▶ **Description of the task**
Beneath this task are records; tally the lines in them that contain "rose" and report only the number.

▶ **Study material**
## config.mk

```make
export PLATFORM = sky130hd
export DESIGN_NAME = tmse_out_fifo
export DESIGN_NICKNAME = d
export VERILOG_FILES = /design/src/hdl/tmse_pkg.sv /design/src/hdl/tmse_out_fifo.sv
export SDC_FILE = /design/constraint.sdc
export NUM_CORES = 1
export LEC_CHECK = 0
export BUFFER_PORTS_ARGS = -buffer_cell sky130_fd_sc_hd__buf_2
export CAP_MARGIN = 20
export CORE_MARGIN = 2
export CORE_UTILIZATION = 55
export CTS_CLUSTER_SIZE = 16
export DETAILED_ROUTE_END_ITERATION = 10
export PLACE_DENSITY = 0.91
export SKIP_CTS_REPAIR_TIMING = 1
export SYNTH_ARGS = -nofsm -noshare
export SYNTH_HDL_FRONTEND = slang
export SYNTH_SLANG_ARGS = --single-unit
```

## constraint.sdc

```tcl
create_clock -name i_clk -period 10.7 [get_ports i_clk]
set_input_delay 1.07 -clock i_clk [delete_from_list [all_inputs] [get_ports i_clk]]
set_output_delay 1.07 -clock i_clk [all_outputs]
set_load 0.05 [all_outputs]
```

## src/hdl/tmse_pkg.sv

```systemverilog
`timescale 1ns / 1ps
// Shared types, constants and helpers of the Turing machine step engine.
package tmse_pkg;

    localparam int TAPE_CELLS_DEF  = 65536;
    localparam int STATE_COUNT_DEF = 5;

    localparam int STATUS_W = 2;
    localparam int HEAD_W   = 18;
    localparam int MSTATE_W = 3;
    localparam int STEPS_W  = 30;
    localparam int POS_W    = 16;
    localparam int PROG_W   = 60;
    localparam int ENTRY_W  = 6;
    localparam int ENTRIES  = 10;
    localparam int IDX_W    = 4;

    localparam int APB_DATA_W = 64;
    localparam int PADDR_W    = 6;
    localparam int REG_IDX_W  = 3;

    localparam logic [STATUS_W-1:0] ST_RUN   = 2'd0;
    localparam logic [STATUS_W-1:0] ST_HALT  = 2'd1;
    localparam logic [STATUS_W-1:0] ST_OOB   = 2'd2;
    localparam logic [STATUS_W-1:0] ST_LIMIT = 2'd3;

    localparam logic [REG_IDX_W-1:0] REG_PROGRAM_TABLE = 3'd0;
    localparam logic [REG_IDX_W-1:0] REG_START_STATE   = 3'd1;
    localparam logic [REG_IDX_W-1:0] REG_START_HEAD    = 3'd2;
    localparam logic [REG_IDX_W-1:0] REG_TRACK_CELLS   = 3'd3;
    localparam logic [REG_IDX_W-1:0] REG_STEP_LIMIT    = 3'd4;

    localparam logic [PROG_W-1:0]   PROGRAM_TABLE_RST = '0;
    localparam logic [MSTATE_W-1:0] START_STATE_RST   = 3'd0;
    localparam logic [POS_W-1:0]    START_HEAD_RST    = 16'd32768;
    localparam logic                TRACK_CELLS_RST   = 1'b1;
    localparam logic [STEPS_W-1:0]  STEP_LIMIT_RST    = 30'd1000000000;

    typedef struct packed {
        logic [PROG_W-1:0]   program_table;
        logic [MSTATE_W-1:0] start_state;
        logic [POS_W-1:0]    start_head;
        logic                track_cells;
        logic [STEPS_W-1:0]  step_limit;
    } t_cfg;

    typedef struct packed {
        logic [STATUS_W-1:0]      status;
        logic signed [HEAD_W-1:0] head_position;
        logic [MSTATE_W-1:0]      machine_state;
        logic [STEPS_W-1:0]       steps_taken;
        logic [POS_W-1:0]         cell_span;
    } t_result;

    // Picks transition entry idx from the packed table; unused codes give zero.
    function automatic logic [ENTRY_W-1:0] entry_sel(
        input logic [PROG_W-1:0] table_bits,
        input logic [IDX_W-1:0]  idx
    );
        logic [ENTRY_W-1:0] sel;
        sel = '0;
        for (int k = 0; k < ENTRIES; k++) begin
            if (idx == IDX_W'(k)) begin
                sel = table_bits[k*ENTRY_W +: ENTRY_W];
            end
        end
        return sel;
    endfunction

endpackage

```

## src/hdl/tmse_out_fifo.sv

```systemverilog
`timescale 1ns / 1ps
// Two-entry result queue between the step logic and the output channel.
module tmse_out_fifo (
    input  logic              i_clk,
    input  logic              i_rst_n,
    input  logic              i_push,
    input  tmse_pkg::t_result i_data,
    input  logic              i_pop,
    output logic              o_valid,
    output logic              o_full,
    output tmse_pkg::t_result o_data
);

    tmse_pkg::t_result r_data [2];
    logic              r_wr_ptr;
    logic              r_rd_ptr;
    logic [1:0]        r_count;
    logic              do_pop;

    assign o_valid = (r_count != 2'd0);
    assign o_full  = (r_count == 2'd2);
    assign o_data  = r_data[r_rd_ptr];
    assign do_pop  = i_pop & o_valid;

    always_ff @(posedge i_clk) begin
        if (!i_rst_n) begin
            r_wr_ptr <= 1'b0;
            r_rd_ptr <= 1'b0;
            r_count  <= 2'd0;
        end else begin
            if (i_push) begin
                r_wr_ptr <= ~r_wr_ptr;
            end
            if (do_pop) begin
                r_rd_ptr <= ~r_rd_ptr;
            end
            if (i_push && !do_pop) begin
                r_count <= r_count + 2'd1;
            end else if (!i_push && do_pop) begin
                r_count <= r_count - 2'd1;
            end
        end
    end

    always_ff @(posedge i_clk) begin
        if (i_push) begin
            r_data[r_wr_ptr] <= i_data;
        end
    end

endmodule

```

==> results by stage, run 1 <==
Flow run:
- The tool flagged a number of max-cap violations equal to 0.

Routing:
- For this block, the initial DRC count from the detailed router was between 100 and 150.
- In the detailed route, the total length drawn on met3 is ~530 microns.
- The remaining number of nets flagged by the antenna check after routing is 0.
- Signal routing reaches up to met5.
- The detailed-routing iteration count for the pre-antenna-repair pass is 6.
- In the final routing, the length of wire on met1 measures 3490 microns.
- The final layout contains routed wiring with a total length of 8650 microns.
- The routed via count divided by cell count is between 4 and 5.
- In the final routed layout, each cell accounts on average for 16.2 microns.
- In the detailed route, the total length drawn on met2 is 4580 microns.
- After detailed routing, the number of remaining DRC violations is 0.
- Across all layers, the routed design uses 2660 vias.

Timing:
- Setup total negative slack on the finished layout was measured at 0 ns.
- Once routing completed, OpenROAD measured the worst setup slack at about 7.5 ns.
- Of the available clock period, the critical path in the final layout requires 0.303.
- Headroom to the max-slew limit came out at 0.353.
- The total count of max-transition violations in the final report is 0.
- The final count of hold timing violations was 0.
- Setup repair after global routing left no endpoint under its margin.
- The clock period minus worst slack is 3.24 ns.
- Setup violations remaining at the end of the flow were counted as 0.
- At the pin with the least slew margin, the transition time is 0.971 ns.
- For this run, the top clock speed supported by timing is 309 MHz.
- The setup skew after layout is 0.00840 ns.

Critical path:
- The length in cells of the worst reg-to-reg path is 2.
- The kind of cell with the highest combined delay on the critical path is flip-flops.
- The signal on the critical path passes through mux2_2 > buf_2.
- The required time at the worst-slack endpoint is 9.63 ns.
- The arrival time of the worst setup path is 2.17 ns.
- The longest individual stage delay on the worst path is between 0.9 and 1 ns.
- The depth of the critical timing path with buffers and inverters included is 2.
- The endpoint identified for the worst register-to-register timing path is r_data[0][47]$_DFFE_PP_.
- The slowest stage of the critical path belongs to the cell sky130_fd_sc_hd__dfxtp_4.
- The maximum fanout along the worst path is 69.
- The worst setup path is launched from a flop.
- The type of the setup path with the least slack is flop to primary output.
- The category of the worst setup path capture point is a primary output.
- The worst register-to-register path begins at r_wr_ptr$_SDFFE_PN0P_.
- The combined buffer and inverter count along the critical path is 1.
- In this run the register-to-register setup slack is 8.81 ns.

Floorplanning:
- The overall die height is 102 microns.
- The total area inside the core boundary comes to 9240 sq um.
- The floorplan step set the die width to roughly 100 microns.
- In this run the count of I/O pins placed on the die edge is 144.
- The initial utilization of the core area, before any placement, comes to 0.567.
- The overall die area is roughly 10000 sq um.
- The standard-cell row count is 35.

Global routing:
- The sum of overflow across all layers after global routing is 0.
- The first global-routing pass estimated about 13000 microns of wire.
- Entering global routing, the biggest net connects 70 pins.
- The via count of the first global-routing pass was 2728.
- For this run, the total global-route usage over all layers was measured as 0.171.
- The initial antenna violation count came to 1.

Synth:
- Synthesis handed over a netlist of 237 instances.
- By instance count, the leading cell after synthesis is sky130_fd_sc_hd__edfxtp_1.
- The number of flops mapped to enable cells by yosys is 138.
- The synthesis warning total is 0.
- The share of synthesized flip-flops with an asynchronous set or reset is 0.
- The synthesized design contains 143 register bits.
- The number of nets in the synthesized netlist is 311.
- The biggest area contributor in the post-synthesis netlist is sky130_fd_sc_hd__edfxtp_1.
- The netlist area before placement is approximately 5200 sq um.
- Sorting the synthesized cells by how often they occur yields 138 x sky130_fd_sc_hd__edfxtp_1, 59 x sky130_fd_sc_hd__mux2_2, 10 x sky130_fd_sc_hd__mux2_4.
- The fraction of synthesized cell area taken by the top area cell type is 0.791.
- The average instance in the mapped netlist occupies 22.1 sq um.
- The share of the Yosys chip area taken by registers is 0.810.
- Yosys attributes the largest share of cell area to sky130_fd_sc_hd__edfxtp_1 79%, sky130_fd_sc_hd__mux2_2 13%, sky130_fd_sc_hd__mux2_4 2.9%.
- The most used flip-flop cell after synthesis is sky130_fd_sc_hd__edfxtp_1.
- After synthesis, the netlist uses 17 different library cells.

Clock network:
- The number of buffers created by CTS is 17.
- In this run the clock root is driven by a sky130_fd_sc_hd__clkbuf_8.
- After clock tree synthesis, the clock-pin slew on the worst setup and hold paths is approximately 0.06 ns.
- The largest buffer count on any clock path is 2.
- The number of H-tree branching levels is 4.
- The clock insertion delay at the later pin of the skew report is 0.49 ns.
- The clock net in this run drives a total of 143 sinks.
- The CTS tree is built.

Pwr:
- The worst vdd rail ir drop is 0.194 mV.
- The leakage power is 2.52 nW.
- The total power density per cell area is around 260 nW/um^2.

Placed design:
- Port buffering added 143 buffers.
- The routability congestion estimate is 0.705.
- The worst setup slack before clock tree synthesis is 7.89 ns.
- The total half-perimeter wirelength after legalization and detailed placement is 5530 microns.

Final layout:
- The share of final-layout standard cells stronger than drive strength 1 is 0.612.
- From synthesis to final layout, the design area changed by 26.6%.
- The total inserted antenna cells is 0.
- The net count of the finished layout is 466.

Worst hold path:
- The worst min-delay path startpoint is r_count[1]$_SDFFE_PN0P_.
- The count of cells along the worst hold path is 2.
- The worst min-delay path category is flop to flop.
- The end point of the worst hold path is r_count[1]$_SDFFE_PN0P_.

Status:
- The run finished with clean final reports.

--

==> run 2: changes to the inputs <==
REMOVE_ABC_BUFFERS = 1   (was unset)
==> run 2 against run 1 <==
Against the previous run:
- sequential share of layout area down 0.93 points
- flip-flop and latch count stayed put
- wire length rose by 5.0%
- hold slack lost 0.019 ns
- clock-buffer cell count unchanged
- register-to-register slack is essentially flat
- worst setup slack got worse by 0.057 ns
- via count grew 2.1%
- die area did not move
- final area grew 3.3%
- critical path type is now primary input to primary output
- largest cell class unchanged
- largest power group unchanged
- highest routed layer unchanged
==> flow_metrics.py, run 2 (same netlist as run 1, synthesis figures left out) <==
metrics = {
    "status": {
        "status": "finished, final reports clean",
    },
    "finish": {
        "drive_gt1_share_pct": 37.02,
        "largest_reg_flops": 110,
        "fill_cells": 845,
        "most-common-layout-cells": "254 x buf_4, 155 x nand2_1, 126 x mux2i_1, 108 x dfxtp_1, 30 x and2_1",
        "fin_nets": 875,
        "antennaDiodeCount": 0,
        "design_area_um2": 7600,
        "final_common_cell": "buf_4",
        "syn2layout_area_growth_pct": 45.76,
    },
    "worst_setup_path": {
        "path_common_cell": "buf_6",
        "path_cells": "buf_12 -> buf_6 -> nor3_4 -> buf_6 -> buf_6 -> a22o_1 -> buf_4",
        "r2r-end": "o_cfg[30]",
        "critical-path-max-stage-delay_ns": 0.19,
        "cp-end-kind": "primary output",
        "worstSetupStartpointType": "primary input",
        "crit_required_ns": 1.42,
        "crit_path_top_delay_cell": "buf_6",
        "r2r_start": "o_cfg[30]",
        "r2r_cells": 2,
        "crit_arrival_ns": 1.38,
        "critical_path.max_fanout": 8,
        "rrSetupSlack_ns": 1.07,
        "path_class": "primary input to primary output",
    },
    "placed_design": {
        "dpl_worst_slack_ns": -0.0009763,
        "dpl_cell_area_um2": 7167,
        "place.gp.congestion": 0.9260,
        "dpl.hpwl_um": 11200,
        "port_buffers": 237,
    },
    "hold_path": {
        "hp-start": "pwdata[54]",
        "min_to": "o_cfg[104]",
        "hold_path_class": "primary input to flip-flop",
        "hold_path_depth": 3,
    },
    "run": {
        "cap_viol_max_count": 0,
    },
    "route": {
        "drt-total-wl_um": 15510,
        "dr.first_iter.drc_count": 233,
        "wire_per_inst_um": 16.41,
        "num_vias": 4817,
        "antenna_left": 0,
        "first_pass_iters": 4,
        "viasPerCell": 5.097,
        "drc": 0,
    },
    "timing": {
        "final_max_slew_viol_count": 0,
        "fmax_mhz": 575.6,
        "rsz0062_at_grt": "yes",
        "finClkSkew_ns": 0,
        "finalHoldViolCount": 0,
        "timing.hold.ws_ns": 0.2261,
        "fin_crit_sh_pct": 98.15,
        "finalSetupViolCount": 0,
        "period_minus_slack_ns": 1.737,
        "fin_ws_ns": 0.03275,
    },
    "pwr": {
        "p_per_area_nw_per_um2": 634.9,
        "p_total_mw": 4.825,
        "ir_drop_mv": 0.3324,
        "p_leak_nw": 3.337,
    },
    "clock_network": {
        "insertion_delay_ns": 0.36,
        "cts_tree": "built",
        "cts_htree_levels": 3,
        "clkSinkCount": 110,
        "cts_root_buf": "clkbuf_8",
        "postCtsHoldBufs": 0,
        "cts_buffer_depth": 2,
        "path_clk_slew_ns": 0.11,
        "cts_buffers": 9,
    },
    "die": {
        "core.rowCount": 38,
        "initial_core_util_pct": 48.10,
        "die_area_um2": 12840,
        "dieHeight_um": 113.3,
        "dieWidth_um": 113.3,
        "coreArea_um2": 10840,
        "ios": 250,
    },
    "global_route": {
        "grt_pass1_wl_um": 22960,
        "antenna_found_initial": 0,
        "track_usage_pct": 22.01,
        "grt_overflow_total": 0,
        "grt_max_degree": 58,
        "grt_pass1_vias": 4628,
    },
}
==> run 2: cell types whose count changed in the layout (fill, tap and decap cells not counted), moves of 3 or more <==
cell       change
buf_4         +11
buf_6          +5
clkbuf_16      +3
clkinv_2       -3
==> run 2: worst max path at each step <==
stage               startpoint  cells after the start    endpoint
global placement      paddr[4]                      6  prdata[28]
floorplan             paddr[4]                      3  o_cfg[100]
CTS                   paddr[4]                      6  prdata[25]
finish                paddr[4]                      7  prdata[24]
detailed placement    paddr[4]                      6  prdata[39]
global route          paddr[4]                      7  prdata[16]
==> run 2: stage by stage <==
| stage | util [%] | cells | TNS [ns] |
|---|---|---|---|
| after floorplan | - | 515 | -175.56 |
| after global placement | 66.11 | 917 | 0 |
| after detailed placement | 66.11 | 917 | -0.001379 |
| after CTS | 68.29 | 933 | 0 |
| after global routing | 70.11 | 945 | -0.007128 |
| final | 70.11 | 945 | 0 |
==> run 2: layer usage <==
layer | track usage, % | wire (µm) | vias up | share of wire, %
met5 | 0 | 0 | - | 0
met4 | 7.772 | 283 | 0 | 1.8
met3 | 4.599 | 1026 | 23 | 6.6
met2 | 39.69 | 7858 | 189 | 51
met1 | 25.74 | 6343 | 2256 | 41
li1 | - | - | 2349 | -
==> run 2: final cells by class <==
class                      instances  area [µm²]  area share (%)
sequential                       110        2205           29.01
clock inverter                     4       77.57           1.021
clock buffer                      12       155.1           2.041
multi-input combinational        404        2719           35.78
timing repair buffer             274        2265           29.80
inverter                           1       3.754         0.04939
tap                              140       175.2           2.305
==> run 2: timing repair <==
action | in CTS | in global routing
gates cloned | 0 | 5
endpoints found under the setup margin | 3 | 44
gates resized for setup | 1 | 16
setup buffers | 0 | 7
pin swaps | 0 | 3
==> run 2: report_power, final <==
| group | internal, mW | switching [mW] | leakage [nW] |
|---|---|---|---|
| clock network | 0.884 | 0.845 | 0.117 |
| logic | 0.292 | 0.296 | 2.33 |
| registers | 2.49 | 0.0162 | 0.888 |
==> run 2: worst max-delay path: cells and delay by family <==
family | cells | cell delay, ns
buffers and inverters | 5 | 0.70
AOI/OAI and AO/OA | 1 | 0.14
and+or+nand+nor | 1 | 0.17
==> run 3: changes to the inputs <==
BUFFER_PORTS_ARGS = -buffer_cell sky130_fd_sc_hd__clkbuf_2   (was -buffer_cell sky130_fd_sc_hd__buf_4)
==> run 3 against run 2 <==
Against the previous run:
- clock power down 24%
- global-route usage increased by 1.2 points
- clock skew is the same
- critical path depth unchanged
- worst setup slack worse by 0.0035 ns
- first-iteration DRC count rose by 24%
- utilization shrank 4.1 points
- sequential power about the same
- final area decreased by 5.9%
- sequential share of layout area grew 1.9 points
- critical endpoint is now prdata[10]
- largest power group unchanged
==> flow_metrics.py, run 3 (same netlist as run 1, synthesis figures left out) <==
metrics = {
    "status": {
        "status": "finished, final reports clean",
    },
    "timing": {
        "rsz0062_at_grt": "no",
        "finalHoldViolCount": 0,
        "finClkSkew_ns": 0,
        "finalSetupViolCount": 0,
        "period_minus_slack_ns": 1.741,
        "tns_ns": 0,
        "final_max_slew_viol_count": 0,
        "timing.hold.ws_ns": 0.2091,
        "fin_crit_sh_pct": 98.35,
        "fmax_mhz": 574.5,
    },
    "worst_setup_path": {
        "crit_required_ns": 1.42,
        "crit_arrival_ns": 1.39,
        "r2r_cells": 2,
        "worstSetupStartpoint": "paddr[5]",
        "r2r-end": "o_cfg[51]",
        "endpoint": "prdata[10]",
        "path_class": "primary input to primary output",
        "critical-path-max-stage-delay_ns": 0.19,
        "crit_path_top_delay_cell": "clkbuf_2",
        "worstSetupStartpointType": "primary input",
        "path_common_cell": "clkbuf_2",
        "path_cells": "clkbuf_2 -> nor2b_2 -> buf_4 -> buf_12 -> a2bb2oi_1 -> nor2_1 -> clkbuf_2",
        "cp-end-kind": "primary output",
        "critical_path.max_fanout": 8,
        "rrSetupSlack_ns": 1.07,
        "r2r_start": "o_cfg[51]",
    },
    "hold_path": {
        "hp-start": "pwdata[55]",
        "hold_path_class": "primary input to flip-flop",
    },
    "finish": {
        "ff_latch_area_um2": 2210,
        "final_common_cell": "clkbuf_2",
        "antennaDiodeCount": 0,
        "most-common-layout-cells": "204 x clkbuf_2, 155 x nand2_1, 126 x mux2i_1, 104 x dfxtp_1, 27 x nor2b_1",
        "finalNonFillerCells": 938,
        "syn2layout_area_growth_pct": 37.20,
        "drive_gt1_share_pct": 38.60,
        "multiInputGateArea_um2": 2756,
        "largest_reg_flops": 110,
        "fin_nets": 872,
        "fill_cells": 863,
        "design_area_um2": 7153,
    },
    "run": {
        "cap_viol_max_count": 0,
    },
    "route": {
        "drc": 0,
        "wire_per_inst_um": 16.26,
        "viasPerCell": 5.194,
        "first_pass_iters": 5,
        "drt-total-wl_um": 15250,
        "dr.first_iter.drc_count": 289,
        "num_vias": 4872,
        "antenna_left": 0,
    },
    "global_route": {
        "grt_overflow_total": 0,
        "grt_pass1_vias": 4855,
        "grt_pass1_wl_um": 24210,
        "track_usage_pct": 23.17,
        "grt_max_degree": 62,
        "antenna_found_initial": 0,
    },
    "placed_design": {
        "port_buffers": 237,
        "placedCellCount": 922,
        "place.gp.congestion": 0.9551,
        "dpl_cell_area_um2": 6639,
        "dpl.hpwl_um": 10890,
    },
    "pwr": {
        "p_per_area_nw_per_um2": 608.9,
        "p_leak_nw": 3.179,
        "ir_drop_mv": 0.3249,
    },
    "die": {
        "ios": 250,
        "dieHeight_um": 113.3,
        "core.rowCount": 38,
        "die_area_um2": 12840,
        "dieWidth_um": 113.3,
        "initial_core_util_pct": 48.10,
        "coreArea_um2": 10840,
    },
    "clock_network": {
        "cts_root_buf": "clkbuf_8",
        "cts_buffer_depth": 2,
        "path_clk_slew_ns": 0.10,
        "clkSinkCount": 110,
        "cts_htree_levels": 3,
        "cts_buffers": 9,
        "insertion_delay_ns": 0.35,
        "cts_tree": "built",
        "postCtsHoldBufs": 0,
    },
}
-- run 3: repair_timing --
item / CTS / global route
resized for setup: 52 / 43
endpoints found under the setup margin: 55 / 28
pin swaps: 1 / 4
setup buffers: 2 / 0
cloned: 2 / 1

▶ **Answer section**
2